Se hallaban resguardados en la zona de aire en calma tras el obstáculo. Como siempre, Casanova se sorprendió al ver caer las partículas de polvo del cielo, reflejándose en los haces de luz de los faros. A pesar de la baja gravedad marciana, los granos de polvo se posaban con la rapidez de un puñado de perdigones. Era debido a la tenue atmósfera, que impedía que las partículas más gruesas se mantuvieran suspendidas.

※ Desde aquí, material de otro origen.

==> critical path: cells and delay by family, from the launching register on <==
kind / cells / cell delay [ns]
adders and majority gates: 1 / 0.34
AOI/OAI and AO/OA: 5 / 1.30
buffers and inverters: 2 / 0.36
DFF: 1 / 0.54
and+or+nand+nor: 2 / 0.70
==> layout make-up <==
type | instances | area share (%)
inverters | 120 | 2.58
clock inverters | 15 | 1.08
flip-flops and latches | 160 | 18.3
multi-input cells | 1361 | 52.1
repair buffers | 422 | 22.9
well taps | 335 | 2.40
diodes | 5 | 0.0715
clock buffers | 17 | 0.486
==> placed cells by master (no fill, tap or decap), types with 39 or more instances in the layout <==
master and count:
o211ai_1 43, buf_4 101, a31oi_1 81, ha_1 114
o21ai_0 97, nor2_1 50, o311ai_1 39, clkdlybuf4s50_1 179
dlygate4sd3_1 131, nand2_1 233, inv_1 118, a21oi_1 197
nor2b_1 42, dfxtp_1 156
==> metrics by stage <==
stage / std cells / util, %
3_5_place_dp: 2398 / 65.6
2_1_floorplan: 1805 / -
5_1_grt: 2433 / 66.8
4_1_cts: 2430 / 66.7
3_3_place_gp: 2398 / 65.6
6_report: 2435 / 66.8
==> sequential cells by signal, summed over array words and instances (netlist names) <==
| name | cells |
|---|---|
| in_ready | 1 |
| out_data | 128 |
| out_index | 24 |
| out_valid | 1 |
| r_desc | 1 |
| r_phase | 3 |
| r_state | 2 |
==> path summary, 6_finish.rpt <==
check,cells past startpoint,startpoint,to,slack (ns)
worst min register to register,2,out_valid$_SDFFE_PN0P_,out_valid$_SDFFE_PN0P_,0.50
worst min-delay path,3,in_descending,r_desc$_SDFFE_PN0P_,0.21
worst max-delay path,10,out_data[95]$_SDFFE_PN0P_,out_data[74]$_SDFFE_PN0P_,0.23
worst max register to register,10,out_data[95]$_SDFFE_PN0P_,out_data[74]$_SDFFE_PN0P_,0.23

Al anochecer, la temperatura exterior bajó a ciento cincuenta grados bajo cero. Las rocas se cubrieron de una fina escarcha. La atmósfera marciana es seca en términos absolutos, pero el intenso frío hacía que la misma estuviera al borde de la saturación. Un pequeño descenso de temperatura bastaba para que el escaso vapor de agua se sublimase en hielo, sin pasar por el estado líquido. Al amanecer, el calor del sol lo evaporaría, y la escarcha desaparecería como por ensalmo.
Casanova se puso un traje espacial y salió con una pala y un cubo. Recogió una buena cantidad de escarcha mezclada con tierra; una vez dentro del todo terreno, bastaría con calentarla un poco para obtener agua.
A menudo le gustaba considerarse a sí mismo, y al resto de los colonos marcianos, como beduinos del siglo XXI. Aprovechaban los magros recursos del planeta en beneficio de la vida humana. En sus viajes extraían agua de la atmósfera o del permafrost. En caso de necesidad, podían extraer oxígeno calentando la roca para descomponer los peróxidos, tan abundantes en el suelo marciano… y que daban lugar a extrañas reacciones químicas, que habían desconcertado un siglo antes a los expertos de la NASA, en tiempos del Proyecto Viking.
Casanova se apoyó en la pala, observando aquel extraño entorno.
La visibilidad era tan reducida como antes. El polvo suspendido en el aire tenía ahora un color blanco amarillento a la luz; los granos actuaban como núcleos de condensación del hielo. Las rocas se encontraban cubiertas de escarcha. A la luz de los faros, las partículas de polvo brillaban como finísimos copos de nieve.
Tras la cena, el mezquino temperamento del padre Markus pareció suavizarse.
En realidad, apenas había probado bocado; eso sí, bebiendo en abundancia el seudocoñac marciano.
Más tarde, y después de la cuarta copa de mejunje etílico, el jesuíta estuvo más hablador. A una pregunta de Álvarez respondió:
– ¿Que qué eshpero encontrar? ¡Oh, sanc-ta sim-pli-plici-tas! -dijo con lengua estropajosa por el alcohol-. ¡Arqueología, muchacho! Ar. Que. O. Lo. Gí. A.
Dio puñetazos en la mesa a cada sílaba.
Casanova sonrió. La dipsomanía/de Markus era casi legendaria.
– ¿En Marte? -dijo Kramer con cinismo-. Esto es absurdo, padre. Jamás ha habido vida aquí. Este planeta está tan seco como… un hueso.
Recién pronunciado, se dio cuenta de lo poco adecuado de su metáfora. Huesos significan vida. Markus también se dio cuenta, a juzgar por su sonrisa burlona.